March 21, 2008

Virginia Postrel on Aesthetics and Healing.

In The Atlantic. I read this one on paper. If the online version sucks, I'm not responsible. (Who knows? Maybe it's been copyedited since the magazine went to the printer, and bad words were added.)

Actually, I've noticed a similar phenomenon to the one Postrel describes, but on a different level: when I changed health-care plans (rather, when I got health insurance after a year or two off, in the wake of losing my lovely Motion Picture coverage), I noticed that I had a really bad feeling about the level of care based on precisely the visual criteria that Postrel alleges we neglect. Which leads me to believe that aesthetic standards are higher among providers that cater to the entertainment industry than they are for other elite Angelenos.

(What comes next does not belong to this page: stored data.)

From an optimization exercise on the open Yosys and OpenROAD flow, aimed at small area; shortcuts taken in it are not production practice. RTL that was checked went through simulation tests only; none was proved equivalent to the original. No functional check of the RTL was part of run 2. In every run shown here, the design's own scripts or RTL, not TritonCTS, make the clock network. The clock port is modelled as an ideal driver, which makes a skipped or thinned clock tree look cheaper than it is; a real chip needs a root buffer or a tree. Power figures rest on the tool's default switching activity, not on a simulated workload.

==> flow/flow/abc_e3.script <==
&get -n
&st
&syn2
&dch
&nf -R 1000 -p -a -C 32 -F 8 -A 8
&put
amap
topo
dnsize -c
==> flow/flow/abc_d1.script <==
&get -n
&st
&syn2
&dch -f
&nf -R 1000 -p -a
&put
strash
dch -f
amap
topo
dnsize -c
==> flow/flow/abc_b7.script <==
strash
&get -n
&fraig -x
&put
scorr
dc2
dretime
strash
&get -n
&dch -f
&nf -R 1000 -p -a
&put
topo
dnsize -c
==> flow/flow/abc_c2.script <==
strash
dch -f
amap -m
topo
dnsize -c
==> flow/flow/abc_d7.script <==
&get -n
&st
&syn2
&dch
&nf -R 1000 -p
&put
amap
topo
dnsize -c
==> flow/flow/abc_d9.script <==
&get -n
&st
&dc2
&dch
&nf -R 1000 -p -a
&put
amap
topo
dnsize -c
==> flow/flow/cts.tcl <==
rename clock_tree_synthesis _ctsorig_clock_tree_synthesis
proc clock_tree_synthesis {args} {
  set block [ord::get_db_block]
  set dbu [$block getDefUnits]
  set regs {}
  foreach inst [$block getInsts] {
    if { [[$inst getMaster] isSequential] } {
      set bb [$inst getBBox]
      lappend regs [list [expr {([$bb xMin] + [$bb xMax]) / 2}] \
                         [expr {([$bb yMin] + [$bb yMax]) / 2}] [$inst getName]]
    }
  }
  set groups [list [lsort -integer -index 0 $regs]]
  # split the largest group in two, along its wider side, until there are enough
  while { [llength $groups] < $::env(CLOCK_GROUPS) } {
    set groups [lsort -command {apply {{a b} {expr {[llength $b] - [llength $a]}}}} $groups]
    set g [lindex $groups 0]
    set xs [lsort -integer [lmap r $g {lindex $r 0}]]
    set ys [lsort -integer [lmap r $g {lindex $r 1}]]
    set idx [expr {([lindex $xs end] - [lindex $xs 0]) >= ([lindex $ys end] - [lindex $ys 0]) ? 0 : 1}]
    set g [lsort -integer -index $idx $g]
    set h [expr {[llength $g] / 2}]
    set groups [lreplace $groups 0 0 [lrange $g 0 [expr {$h - 1}]] [lrange $g $h end]]
  }
  set i 0
  foreach g $groups {
    set sx 0; set sy 0; set pins {}
    foreach r $g {
      set sx [expr {$sx + [lindex $r 0]}]
      set sy [expr {$sy + [lindex $r 1]}]
      lappend pins [get_pins [lindex $r 2]/CLK]
    }
    set x [expr {double($sx) / [llength $g] / $dbu}]
    set y [expr {double($sy) / [llength $g] / $dbu}]
    puts "clock buffer $i at $x $y for [llength $g] registers"
    insert_buffer -buffer_cell $::env(CLOCK_BUF_CELL) -net clk -load_pins $pins \
      -location [list $x $y] -buffer_name clkbuf_$i -net_name clknet_$i
    incr i
  }
  if { [info exists ::env(CLOCK_ROOT_CELL)] && $::env(CLOCK_ROOT_CELL) ne "" } {
    # one root buffer, at the centre of the group buffers, drives them
    set sx 0; set sy 0; set pins {}
    foreach it [[$block findNet clk] getITerms] {
      set bb [[$it getInst] getBBox]
      set sx [expr {$sx + ([$bb xMin] + [$bb xMax]) / 2}]
      set sy [expr {$sy + ([$bb yMin] + [$bb yMax]) / 2}]
      lappend pins [get_pins [[$it getInst] getName]/[[$it getMTerm] getName]]
    }
    set x [expr {double($sx) / [llength $pins] / $dbu}]
    set y [expr {double($sy) / [llength $pins] / $dbu}]
    puts "clock root buffer at $x $y"
    insert_buffer -buffer_cell $::env(CLOCK_ROOT_CELL) -net clk -load_pins $pins \
      -location [list $x $y] -buffer_name clkbuf_root -net_name clknet_root
  }
  set_propagated_clock [all_clocks]
}
==> flow/flow/abc_e1.script <==
strash
ifraig
dc2
dch -f
amap
topo
dnsize -c
==> flow/flow/abc_d5.script <==
strash
dc2
dch
amap
topo
dnsize -c
==> flow/flow/abc_c5.script <==
strash
dc2
dch
amap
topo
dnsize -c
==> flow/flow/abc_c8.script <==
&get -n
&st
&syn2
&dch
&nf -R 1000 -p -a
&put
strash
dch
amap
topo
dnsize -c
==> flow/flow/abc_d2.script <==
&get -n
&st
&syn2
&dch
&nf -R 1000 -p -a
&put
strash
dch
amap -m
topo
dnsize -c
==> flow/standard.sh <==
#!/bin/bash
# synth_recipe.tcl (not shown) runs the flow's synth.tcl, then flattens the netlist and writes it again
# the make line also repeats each setting of config.mk as NAME=value (left out here)
make -C /OpenROAD-flow-scripts/flow DESIGN_CONFIG=/design/flow/config.mk WORK_HOME=/design/flow/orfs CLKGATE_MAP_FILE= SYNTH_SCRIPT=/design/flow/synth_recipe.tcl "${@:-finish}"
==> flow/flow/abc_d6.script <==
strash
&get -n
&fraig -x
&put
scorr
dc2
strash
&get -n
&dch -f
&nf -R 1000 -p -a
&put
strash
dch
amap
topo
dnsize -c
==> flow/flow/synth.tcl <==
# synth_recipe.tcl (the standard synthesis) with one change: the ABC pass that
# maps the logic is run with each area-oriented script in ABC_SCRIPTS (and
# the standard one), and the smallest result is kept. Registers are mapped
# before ABC, so they are the standard synthesis's.
proc synth {args} { yosys synth -nofsm -noshare {*}$args }

proc mapped_area {} {
  global lib_args
  set s [tee -q -s result.string stat {*}$lib_args]
  set area {}
  foreach line [split $s "\n"] {
    if { [regexp {Chip area for (top )?module '[^']*': ([0-9.]+)} $line -> _ a] } { set area $a }
  }
  return $area
}

proc best_abc {abc_args} {
  design -save pre_abc
  set best {}
  set best_area {}
  foreach script [concat [list [lindex $abc_args 1]] $::env(ABC_SCRIPTS)] {
    design -load pre_abc
    abc {*}[lreplace $abc_args 1 1 $script]
    opt_clean -purge
    set area [mapped_area]
    puts "ABC script $script: area $area"
    if { $area ne {} && ($best_area eq {} || $area < $best_area) } {
      set best $script
      set best_area $area
    }
  }
  puts "ABC script chosen: $best (area $best_area)"
  design -load pre_abc
  log_cmd abc {*}[lreplace $abc_args 1 1 $best]
}

set f [open $::env(SCRIPTS_DIR)/synth.tcl]; set s [read $f]; close $f
set n [regsub {log_cmd abc \{\*\}\$abc_args} $s {best_abc $abc_args} s]
if { $n != 1 } { error "abc call not found in synth.tcl" }
uplevel #0 $s
# left out here: clear keep_hierarchy, flatten, clean up, hide names made inside functions, write 1_2_yosys.v
==> flow/flow/abc_b8.script <==
&get -n
&st
&syn2
&dch
&nf -R 1000 -p -a
&put
amap
topo
dnsize -c
==> flow/constraint.sdc <==
create_clock -name core_clock -period 10.0 [get_ports {clk}]
set_input_delay 2.0000 -clock core_clock [delete_from_list [all_inputs] [get_ports {clk}]]
set_output_delay 2.0000 -clock core_clock [all_outputs]
set_load 0.01 [all_outputs]
==> flow/config.mk <==
export PLATFORM = sky130hd
export DESIGN_NAME = top
export DESIGN_NICKNAME = top
export VERILOG_FILES = /design/flow/design.v
export SDC_FILE = /design/flow/constraint.sdc
export NUM_CORES = 4
export LEC_CHECK = 0
export CAP_MARGIN = 20
export CORE_MARGIN = 2
export CORE_UTILIZATION = 40
export SLEW_MARGIN = 20
==> flow/flow/abc_d8.script <==
strash
dch
amap
strash
dch
amap
topo
dnsize -c
==> flow/flow/abc_d4.script <==
&get -n
&st
&synch2
&dch
&nf -R 1000 -p -a
&put
strash
dch
amap
topo
dnsize -c
==> flow/flow/abc_a3.script <==
&get -n
&st
&syn2
&dch
&nf -R 1000 -p -a
&put
topo
dnsize -c
==> flow/flow/abc_d3.script <==
&get -n
&st
&syn3
&dch
&nf -R 1000 -p -a
&put
strash
dch
amap
topo
dnsize -c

Which would, of course, be a shocker. But when I made my first visit to my new GP and saw how dirty the carpeting was, and how crowded with posters the examining room, and how cluttered his desk was, and how there was a television on in the waiting room—tuned in to some horrible channel—I had a very bad vibe about it.

Postrel is right: these things matter in a way that many businesspeople—including those in the business of health care—aren't quite ready to admit.

Needless to say, this is yet one argument against a single-payer healthcare system. Unless we want hospitals to look, even more consistently, like post offices.

Posted by: Attila Girl at 10:53 PM | No Comments | Add Comment
Post contains 250 words, total size 2 kb.

Comments are disabled. Post is locked.
24kb generated in CPU 0.0256, elapsed 0.1437 seconds.
207 queries taking 0.1343 seconds, 456 records returned.
Powered by Minx 1.1.6c-pink.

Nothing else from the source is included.